BlueJeans Network offers first many-to-many video conferencing at scale for Facebook Live


BlueJeans for Facebook Live

BlueJeans for Facebook Live


Video communications provider BlueJeans Network is out with a service that it says is the first to turn Facebook Live’s one-way video broadcasting into a many-to-many video platform at scale for brands and other businesses.

The Mountain View, California-based company, which specializes in high-quality video conferencing for businesses, is now offering BlueJeans for Facebook Live on a 30-day free trial for selected companies that request an invite.

Chief Marketing Officer Lori Wright told me her company hasn’t yet figured out pricing, and will do so after they get a better read on the type of demand.

Applications could include brand launches between celebrity spokespeople and selected customers, fan events, question-and-answer sessions between audiences and creators like filmmakers, interactive town halls and so on. BlueJeans notes that The Sundance Film Festival, the TED conference, and Chelsea Clinton are among the users of its platform, and that it has about 4,000 business customers worldwide.

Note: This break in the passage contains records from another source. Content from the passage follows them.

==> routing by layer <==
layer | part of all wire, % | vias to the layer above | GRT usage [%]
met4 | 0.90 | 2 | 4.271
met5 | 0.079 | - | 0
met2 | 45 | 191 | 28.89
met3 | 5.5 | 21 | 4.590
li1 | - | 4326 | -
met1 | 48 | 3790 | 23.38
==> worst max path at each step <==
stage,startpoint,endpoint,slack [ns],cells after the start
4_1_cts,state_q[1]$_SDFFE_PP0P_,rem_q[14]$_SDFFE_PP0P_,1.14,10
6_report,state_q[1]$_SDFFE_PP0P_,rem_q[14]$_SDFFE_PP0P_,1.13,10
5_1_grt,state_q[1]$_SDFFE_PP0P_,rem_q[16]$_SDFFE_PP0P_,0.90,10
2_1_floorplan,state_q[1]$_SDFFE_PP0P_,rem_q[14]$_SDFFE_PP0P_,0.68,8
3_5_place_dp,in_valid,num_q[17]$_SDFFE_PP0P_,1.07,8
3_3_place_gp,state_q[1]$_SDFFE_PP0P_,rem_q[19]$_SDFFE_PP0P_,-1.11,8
==> src/rtl/exc_pkg.sv <==
// exc_pkg: FSM state encoding, src_sel encodings and the vector address helper for exc_addr_seq
package exc_pkg;
  typedef enum logic [1:0] {S_IDLE = 2'd0, S_VEC = 2'd1, S_LOAD = 2'd2} state_t;
  localparam logic [1:0] SRC_PC  = 2'b00;
  localparam logic [1:0] SRC_ALU = 2'b01;
  function automatic logic [31:0] vec_addr(input int top, input int num, input int idx);
    return 32'(top - (num - 1) + idx);
  endfunction
endpackage

==> src/rtl/exc_prio_enc.sv <==
// exc_prio_enc: highest-index priority encoder
//   i_req   in  N   request vector, bit N-1 has top priority
//   o_valid out 1   any request set
//   o_idx   out CW  index of the highest set request (0 when none)
module exc_prio_enc #(
  parameter int N  = 3,
  parameter int CW = (N > 1) ? $clog2(N) : 1
) (
  input  logic [N-1:0]  i_req,
  output logic          o_valid,
  output logic [CW-1:0] o_idx
);
  assign o_valid = |i_req;
  always_comb begin
    o_idx = '0;
    for (int i = 0; i < N; i++) if (i_req[i]) o_idx = CW'(i);
  end
endmodule

==> src/rtl/exc_addr_seq.sv <==
// exc_addr_seq: exception vector fetch sequencer (optional exc_mask port under EXC_ADDR_SEQ_MASK_EN)
//   clk, reset_n (sync, active-low); src_sel/in_pc/in_alu_out select the normal address;
//   exc_req per-cause requests; mem_rdata byte read at addr_out;
//   addr_out, exc_busy, epc, cause, pc_load strobe, pc_new handler address.
module exc_addr_seq
  import exc_pkg::*;
#(
  parameter int WIDTH   = 32,
  parameter int NUM_EXC = 3,
  parameter int VEC_TOP = 255,
  parameter int MEM_LAT = 1,
  localparam int CW     = (NUM_EXC > 1) ? $clog2(NUM_EXC) : 1
) (
  input  logic               clk,
  input  logic               reset_n,
  input  logic [1:0]         src_sel,
  input  logic [WIDTH-1:0]   in_pc,
  input  logic [WIDTH-1:0]   in_alu_out,
  input  logic [NUM_EXC-1:0] exc_req,
`ifdef EXC_ADDR_SEQ_MASK_EN
  input  logic [NUM_EXC-1:0] exc_mask,
`endif
  input  logic [7:0]         mem_rdata,
  output logic [WIDTH-1:0]   addr_out,
  output logic               exc_busy,
  output logic [WIDTH-1:0]   epc,
  output logic [CW-1:0]      cause,
  output logic               pc_load,
  output logic [WIDTH-1:0]   pc_new
);
  state_t             r_state, w_next;
  logic [NUM_EXC-1:0] r_pend, w_en, w_req, w_cand, w_clr;
  logic [2:0]         r_cnt;
  logic [CW-1:0]      r_cause, w_idx;
  logic [WIDTH-1:0]   r_epc, r_pc_new, w_vec;
  logic               w_valid, w_acc, w_last;
`ifdef EXC_ADDR_SEQ_MASK_EN
  assign w_en = ~exc_mask;
`else
  assign w_en = '1;
`endif
  assign w_req  = exc_req & w_en;
  // masked pending bits are kept but not offered to the encoder
  assign w_cand = (r_pend | exc_req) & w_en;
  exc_prio_enc #(.N(NUM_EXC), .CW(CW)) u_enc (
    .i_req  (w_cand),
    .o_valid(w_valid),
    .o_idx  (w_idx)
  );
  assign w_acc  = (r_state == S_IDLE) && w_valid;
  assign w_last = r_cnt == 3'(MEM_LAT - 1);
  assign w_clr  = w_acc ? NUM_EXC'(1) << w_idx : '0;
  assign w_vec  = WIDTH'(vec_addr(VEC_TOP, NUM_EXC, int'(r_cause)));
  always_ff @(posedge clk)
    r_state <= !reset_n ? S_IDLE : w_next;
  always_comb begin
    w_next   = r_state;
    w_next   = r_state == S_IDLE ? (w_valid ? S_VEC : S_IDLE) :
               r_state == S_VEC  ? (w_last ? S_LOAD : S_VEC) : S_IDLE;
    exc_busy = r_state != S_IDLE;
    // reset_n gating keeps a reset in LOAD from completing the handoff
    pc_load  = (r_state == S_LOAD) && reset_n;
    addr_out = r_state != S_IDLE ? w_vec : src_sel == SRC_ALU ? in_alu_out : in_pc;
  end
  always_ff @(posedge clk) begin
    if (!reset_n) begin
      r_pend   <= '0;
      r_cnt    <= '0;
      r_cause  <= '0;
      r_epc    <= '0;
      r_pc_new <= '0;
    end else begin
      r_pend <= (r_pend | w_req) & ~w_clr;
      r_cnt  <= w_acc ? '0 : (r_state == S_VEC && !w_last) ? r_cnt + 3'd1 : r_cnt;
      if (w_acc) begin
        r_cause <= w_idx;
        r_epc   <= in_pc - WIDTH'(4);
      end
      if (r_state == S_VEC && w_last) r_pc_new <= WIDTH'(mem_rdata);
    end
  end
  assign epc    = r_epc;
  assign cause  = r_cause;
  assign pc_new = r_pc_new;
endmodule
File: config.mk
export PLATFORM = sky130hd
export DESIGN_NAME = flopenr_pipe
export DESIGN_NICKNAME = d
export VERILOG_FILES = /design/src/rtl/flopenr_pipe.sv
export SDC_FILE = /design/constraint.sdc
export NUM_CORES = 1
export LEC_CHECK = 0
export ABC_AREA = 1
export BUFFER_PORTS_ARGS = -buffer_cell sky130_fd_sc_hd__buf_2
export CAP_MARGIN = 20
export CORE_MARGIN = 5
export CORE_UTILIZATION = 23
export DETAILED_ROUTE_END_ITERATION = 10
export GPL_TIMING_DRIVEN = 0
export PLACE_DENSITY = 0.49
export SLEW_MARGIN = 20
export SYNTH_ARGS = -nofsm -noshare
export SYNTH_HDL_FRONTEND = slang
export SYNTH_SLANG_ARGS = --single-unit
File: constraint.sdc
create_clock -name clk -period 1 [get_ports clk]
set_input_delay 0.1 -clock clk [delete_from_list [all_inputs] [get_ports clk]]
set_output_delay 0.1 -clock clk [all_outputs]
set_load 0.01 [all_outputs]
==> src/flat_wrapper.sv <==
// flat-port wrapper written by rule: the top's interface ports become plain ports
module kb_cursor_ctrl_flat 
#(
  parameter logic [2:0]  RESET_X    = 3'd0,
  parameter logic [2:0]  RESET_Y    = 3'd1,
  parameter logic [23:0] BU_TIMEOUT = 24'd1_000_000
)
  (clk50, RST, bus_scan_code, bus_scan_valid, bus_done_bu, bus_cursor, bus_enter_pressed, bus_confirm_pressed, bus_esc_pressed, bus_busy, bus_timeout_err, bus_seg_code);
  kb_cursor_ctrl_if bus_i ();
  input logic clk50;
  input logic RST;
  input wire logic [$bits(bus_i.scan_code)-1:0] bus_scan_code;
  input wire logic [$bits(bus_i.scan_valid)-1:0] bus_scan_valid;
  input wire logic [$bits(bus_i.done_bu)-1:0] bus_done_bu;
  output wire logic [$bits(bus_i.cursor)-1:0] bus_cursor;
  output wire logic [$bits(bus_i.enter_pressed)-1:0] bus_enter_pressed;
  output wire logic [$bits(bus_i.confirm_pressed)-1:0] bus_confirm_pressed;
  output wire logic [$bits(bus_i.esc_pressed)-1:0] bus_esc_pressed;
  output wire logic [$bits(bus_i.busy)-1:0] bus_busy;
  output wire logic [$bits(bus_i.timeout_err)-1:0] bus_timeout_err;
  output wire logic [$bits(bus_i.seg_code)-1:0] bus_seg_code;
  assign bus_i.scan_code = bus_scan_code;
  assign bus_i.scan_valid = bus_scan_valid;
  assign bus_i.done_bu = bus_done_bu;
  assign bus_cursor = bus_i.cursor;
  assign bus_enter_pressed = bus_i.enter_pressed;
  assign bus_confirm_pressed = bus_i.confirm_pressed;
  assign bus_esc_pressed = bus_i.esc_pressed;
  assign bus_busy = bus_i.busy;
  assign bus_timeout_err = bus_i.timeout_err;
  assign bus_seg_code = bus_i.seg_code;
  kb_cursor_ctrl #(.RESET_X(RESET_X), .RESET_Y(RESET_Y), .BU_TIMEOUT(BU_TIMEOUT)) u_core (.clk50(clk50), .RST(RST), .bus(bus_i));
endmodule
$ cat config.mk
export PLATFORM = sky130hd
export DESIGN_NAME = distance_filter
export DESIGN_NICKNAME = d
export VERILOG_FILES = /design/src/rtl/distance_filter_pkg.sv /design/src/rtl/distance_filter_divider.sv /design/src/rtl/distance_filter.sv
export SDC_FILE = /design/constraint.sdc
export NUM_CORES = 1
export LEC_CHECK = 0
export BUFFER_PORTS_ARGS = -buffer_cell sky130_fd_sc_hd__buf_4
export CAP_MARGIN = 20
export CELL_PAD_IN_SITES_DETAIL_PLACEMENT = 1
export CELL_PAD_IN_SITES_GLOBAL_PLACEMENT = 2
export CORE_MARGIN = 4
export CORE_UTILIZATION = 30
export CTS_CLUSTER_DIAMETER = 60
export DETAILED_ROUTE_END_ITERATION = 16
export GPL_ROUTABILITY_DRIVEN = 0
export PLACE_DENSITY_LB_ADDON = 0.1
export SYNTH_ARGS = -nofsm -noshare
export SYNTH_HDL_FRONTEND = slang
export SYNTH_SLANG_ARGS = --single-unit
$ cat constraint.sdc
create_clock -name clk -period 4.08 [get_ports clk]
set_clock_uncertainty 0.1 [all_clocks]
set_input_delay 0.408 -clock clk [delete_from_list [all_inputs] [get_ports clk]]
set_output_delay 0.408 -clock clk [all_outputs]
set_load 0.1 [all_outputs]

Up to a hundred people can participate in a single session simultaneously, which is controlled by the moderator. The person speaking is automatically switched into the largest or the highlighted view. A variety of matrix-formats are available, including Brady Bunch-type or a switchboard format.

The resulting broadcast stream, Wright said, can be seen by virtually any number of Facebook’s 1.3 billion members, made possible through BlueJeans’ own content delivery network and six global data centers. The video conference can support up to 1080p high-res video, depending, of course, on the quality of each participant’s camera.

While Google Hangouts is a possible many-to-many alternative for brands, Wright pointed to several differentiators.

The most obvious, of course, is that BlueJeans for Facebook Live appears in the Facebook timeline as a live event, and then as a recording for on-demand viewing. Wright also said BlueJeans requires 300Kbps to 1.2 Mbps transmission speed, while Hangouts, which only accommodates up to 25 participants, needs 3.2 to 4 Mbps.